* [Source data]
- - - - -

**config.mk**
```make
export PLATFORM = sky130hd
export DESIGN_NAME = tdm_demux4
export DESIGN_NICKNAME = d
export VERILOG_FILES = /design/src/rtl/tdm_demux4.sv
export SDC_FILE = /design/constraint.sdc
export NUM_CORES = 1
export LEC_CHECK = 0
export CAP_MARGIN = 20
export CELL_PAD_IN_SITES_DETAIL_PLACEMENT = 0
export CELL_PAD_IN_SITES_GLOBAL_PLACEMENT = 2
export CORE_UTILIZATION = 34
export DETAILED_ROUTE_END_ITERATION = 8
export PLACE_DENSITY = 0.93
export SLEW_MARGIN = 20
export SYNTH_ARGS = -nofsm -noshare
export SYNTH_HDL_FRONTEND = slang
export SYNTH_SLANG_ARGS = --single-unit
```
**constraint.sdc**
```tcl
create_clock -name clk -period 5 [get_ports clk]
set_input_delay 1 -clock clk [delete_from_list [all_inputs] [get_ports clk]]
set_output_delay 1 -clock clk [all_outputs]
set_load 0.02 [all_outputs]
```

- - - - -

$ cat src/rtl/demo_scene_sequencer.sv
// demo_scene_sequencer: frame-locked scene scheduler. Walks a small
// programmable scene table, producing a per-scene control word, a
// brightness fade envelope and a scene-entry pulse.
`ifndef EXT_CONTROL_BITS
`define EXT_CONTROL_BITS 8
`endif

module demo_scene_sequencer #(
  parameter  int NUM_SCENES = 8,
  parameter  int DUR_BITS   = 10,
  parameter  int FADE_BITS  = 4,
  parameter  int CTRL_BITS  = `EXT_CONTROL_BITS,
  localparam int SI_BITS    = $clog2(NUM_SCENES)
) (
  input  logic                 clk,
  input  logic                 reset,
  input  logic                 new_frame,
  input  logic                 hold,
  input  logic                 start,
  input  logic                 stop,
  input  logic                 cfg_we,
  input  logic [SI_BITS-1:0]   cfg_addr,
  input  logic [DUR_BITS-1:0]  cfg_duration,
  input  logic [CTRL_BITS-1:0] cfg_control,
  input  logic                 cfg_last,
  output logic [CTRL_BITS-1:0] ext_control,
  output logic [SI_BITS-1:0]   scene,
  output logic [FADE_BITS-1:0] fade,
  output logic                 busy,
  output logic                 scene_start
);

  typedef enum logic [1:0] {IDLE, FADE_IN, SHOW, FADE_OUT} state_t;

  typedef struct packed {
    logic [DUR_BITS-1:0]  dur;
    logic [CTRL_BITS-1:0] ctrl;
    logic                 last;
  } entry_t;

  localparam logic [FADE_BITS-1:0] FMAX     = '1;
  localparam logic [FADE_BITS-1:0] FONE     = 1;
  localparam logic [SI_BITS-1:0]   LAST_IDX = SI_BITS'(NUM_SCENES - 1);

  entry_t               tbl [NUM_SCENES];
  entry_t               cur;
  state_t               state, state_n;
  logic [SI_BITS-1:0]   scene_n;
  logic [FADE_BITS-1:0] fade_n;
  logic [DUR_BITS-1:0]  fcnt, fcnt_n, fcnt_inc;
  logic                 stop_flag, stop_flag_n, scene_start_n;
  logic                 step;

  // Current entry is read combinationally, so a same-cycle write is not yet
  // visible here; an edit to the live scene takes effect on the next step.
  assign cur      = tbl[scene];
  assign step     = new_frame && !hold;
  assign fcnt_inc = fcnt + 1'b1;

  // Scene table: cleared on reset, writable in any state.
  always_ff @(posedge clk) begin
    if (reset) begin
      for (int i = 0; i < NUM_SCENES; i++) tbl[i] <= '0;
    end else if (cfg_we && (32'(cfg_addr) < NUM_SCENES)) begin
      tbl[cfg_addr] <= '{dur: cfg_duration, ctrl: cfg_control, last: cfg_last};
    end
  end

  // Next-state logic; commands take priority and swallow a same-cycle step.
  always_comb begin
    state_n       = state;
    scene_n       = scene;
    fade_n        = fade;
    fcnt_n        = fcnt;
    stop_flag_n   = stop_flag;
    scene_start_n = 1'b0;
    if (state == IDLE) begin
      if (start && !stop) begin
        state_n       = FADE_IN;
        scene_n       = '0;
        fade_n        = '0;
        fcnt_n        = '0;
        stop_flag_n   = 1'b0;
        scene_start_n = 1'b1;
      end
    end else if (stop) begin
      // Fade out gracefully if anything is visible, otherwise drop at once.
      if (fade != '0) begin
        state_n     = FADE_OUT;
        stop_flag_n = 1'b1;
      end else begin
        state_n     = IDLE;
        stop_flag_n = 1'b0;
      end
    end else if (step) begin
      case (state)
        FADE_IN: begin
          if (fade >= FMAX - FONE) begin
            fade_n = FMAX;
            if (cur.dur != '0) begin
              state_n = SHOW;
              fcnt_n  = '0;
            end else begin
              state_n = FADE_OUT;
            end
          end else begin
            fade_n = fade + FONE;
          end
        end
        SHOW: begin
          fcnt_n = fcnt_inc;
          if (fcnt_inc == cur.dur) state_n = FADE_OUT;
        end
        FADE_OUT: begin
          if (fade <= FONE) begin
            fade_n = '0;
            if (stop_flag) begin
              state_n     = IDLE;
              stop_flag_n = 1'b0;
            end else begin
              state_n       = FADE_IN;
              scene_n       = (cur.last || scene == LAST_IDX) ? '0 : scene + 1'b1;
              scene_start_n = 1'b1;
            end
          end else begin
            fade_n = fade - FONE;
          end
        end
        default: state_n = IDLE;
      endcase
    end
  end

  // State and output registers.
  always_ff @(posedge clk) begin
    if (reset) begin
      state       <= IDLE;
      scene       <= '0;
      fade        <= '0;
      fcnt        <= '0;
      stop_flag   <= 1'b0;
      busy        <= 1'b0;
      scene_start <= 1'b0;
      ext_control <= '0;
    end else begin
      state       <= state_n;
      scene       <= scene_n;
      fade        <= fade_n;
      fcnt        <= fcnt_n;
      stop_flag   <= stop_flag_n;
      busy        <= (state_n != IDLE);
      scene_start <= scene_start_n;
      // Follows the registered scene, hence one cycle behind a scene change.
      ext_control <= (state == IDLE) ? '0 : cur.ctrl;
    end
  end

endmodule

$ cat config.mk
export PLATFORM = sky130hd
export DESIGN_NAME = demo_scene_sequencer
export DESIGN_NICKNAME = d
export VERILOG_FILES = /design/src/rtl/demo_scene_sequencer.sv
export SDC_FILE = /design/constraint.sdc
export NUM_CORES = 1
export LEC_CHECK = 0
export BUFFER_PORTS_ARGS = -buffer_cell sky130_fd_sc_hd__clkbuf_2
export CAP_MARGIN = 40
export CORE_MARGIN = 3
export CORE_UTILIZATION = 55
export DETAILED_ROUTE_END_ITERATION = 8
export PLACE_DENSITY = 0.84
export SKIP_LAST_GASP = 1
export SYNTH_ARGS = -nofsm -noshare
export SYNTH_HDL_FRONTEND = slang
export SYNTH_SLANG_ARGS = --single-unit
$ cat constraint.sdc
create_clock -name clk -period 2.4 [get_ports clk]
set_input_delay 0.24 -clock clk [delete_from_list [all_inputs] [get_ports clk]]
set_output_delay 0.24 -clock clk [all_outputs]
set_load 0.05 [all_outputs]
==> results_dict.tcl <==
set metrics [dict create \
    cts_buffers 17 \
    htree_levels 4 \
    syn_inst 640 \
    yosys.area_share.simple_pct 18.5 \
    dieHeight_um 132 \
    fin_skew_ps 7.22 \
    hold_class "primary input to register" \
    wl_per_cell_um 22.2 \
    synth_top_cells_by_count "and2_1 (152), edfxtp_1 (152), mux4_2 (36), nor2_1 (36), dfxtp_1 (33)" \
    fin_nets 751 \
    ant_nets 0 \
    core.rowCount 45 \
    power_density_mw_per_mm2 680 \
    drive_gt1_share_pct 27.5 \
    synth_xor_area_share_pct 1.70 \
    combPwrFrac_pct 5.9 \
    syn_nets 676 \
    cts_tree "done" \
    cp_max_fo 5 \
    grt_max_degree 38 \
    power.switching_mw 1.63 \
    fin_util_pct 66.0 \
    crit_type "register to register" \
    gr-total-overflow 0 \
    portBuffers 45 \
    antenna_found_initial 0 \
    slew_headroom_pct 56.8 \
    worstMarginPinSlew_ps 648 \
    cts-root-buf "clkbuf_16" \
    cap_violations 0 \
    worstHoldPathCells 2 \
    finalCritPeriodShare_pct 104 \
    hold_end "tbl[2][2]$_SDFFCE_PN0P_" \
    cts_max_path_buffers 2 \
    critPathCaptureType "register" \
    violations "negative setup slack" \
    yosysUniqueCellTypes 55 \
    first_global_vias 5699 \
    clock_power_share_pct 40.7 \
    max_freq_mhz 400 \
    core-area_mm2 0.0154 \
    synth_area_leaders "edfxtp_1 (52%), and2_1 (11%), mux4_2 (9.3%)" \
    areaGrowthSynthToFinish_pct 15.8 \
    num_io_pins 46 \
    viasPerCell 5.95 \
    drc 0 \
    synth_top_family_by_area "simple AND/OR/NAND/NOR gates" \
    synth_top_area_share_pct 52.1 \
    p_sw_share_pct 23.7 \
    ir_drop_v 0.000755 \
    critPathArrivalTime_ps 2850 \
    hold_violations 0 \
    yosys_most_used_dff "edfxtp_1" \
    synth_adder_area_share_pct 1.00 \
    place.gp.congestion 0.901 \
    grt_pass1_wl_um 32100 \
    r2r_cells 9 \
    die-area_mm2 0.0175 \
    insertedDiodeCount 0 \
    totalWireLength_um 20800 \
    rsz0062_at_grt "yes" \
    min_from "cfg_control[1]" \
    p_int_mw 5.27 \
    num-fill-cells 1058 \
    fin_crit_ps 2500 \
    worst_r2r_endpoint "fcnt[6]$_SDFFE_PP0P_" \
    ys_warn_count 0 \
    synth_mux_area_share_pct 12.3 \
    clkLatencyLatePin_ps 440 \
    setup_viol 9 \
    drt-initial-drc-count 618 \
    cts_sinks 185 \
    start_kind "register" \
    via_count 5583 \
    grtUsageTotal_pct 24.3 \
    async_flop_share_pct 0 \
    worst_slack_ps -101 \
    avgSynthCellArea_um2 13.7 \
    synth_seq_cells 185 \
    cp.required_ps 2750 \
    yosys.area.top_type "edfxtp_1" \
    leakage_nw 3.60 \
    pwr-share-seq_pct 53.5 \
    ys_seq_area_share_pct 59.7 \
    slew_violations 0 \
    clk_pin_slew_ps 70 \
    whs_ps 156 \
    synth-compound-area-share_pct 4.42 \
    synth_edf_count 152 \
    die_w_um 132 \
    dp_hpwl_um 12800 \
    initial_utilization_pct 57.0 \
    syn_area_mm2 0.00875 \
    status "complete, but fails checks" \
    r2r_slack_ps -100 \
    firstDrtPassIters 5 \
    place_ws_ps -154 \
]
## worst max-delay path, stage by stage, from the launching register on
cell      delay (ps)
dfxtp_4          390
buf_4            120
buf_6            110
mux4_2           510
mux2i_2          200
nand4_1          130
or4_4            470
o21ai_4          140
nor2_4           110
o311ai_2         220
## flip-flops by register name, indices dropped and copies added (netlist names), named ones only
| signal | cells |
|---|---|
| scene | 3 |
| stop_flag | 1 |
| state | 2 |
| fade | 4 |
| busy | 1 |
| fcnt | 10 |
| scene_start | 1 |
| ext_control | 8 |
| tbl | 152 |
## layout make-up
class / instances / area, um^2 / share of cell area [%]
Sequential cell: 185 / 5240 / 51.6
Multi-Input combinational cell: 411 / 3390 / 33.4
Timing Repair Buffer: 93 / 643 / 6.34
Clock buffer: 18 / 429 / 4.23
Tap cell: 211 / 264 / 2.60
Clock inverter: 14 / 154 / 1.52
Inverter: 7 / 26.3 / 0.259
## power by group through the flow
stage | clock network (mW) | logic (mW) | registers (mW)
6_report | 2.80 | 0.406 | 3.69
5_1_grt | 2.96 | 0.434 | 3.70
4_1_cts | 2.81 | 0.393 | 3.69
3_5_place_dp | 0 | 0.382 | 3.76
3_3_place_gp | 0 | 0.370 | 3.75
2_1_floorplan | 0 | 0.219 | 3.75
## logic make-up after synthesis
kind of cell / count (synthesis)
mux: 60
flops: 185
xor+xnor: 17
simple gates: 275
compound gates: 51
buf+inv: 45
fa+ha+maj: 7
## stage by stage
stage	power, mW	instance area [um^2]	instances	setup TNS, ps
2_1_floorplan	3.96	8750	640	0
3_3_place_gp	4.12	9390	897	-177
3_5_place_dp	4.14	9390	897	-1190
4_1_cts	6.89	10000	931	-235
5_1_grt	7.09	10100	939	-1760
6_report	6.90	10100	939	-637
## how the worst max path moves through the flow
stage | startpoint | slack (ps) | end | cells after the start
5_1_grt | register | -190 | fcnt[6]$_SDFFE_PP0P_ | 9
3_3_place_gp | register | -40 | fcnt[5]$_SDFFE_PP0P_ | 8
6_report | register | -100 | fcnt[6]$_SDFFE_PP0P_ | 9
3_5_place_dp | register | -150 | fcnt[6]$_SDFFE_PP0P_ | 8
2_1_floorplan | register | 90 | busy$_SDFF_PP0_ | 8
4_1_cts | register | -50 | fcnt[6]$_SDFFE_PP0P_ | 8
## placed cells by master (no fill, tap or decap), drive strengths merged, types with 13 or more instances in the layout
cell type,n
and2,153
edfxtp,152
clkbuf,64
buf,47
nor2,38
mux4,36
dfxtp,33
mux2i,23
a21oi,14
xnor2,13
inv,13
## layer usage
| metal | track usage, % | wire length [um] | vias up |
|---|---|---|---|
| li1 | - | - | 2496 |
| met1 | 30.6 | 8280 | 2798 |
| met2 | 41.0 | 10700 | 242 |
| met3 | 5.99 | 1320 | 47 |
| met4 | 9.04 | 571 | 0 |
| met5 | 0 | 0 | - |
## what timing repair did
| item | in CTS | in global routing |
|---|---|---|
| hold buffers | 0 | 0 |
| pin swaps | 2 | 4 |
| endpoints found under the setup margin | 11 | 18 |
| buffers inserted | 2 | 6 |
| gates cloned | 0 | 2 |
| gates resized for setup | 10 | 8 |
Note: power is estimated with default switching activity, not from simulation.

- - - - -

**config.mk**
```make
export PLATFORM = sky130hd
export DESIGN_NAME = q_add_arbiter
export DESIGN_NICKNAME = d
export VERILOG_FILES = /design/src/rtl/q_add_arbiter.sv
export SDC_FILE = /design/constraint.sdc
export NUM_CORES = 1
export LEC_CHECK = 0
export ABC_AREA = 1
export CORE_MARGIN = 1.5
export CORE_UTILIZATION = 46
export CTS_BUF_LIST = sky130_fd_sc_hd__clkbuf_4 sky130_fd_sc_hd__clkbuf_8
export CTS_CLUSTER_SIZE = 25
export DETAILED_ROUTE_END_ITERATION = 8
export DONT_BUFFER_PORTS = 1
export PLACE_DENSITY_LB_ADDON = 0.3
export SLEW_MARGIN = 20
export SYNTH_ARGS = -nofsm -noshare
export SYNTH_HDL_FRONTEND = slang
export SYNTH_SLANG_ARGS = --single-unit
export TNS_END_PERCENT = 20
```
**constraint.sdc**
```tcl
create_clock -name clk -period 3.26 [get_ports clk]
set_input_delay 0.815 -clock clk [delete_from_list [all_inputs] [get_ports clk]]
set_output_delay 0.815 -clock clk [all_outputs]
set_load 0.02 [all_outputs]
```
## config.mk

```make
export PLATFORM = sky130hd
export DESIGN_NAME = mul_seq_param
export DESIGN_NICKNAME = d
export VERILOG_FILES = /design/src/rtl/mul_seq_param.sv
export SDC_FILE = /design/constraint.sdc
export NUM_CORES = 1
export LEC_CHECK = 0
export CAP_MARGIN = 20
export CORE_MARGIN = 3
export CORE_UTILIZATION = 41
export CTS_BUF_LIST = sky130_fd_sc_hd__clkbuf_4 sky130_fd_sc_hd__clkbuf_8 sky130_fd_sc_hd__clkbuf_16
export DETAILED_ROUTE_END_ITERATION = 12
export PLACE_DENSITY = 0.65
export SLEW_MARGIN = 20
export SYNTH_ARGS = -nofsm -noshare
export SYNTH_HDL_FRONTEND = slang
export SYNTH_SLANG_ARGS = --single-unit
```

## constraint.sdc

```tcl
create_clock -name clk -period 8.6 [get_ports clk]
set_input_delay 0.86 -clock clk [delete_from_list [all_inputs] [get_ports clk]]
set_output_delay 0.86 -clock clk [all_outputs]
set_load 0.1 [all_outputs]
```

- - - - -

* [Required work] Each line containing "synthesis" belongs in the answer; pick these out of the material and copy them.

* [Exercise solution]
## logic make-up after synthesis
kind of cell / count (synthesis)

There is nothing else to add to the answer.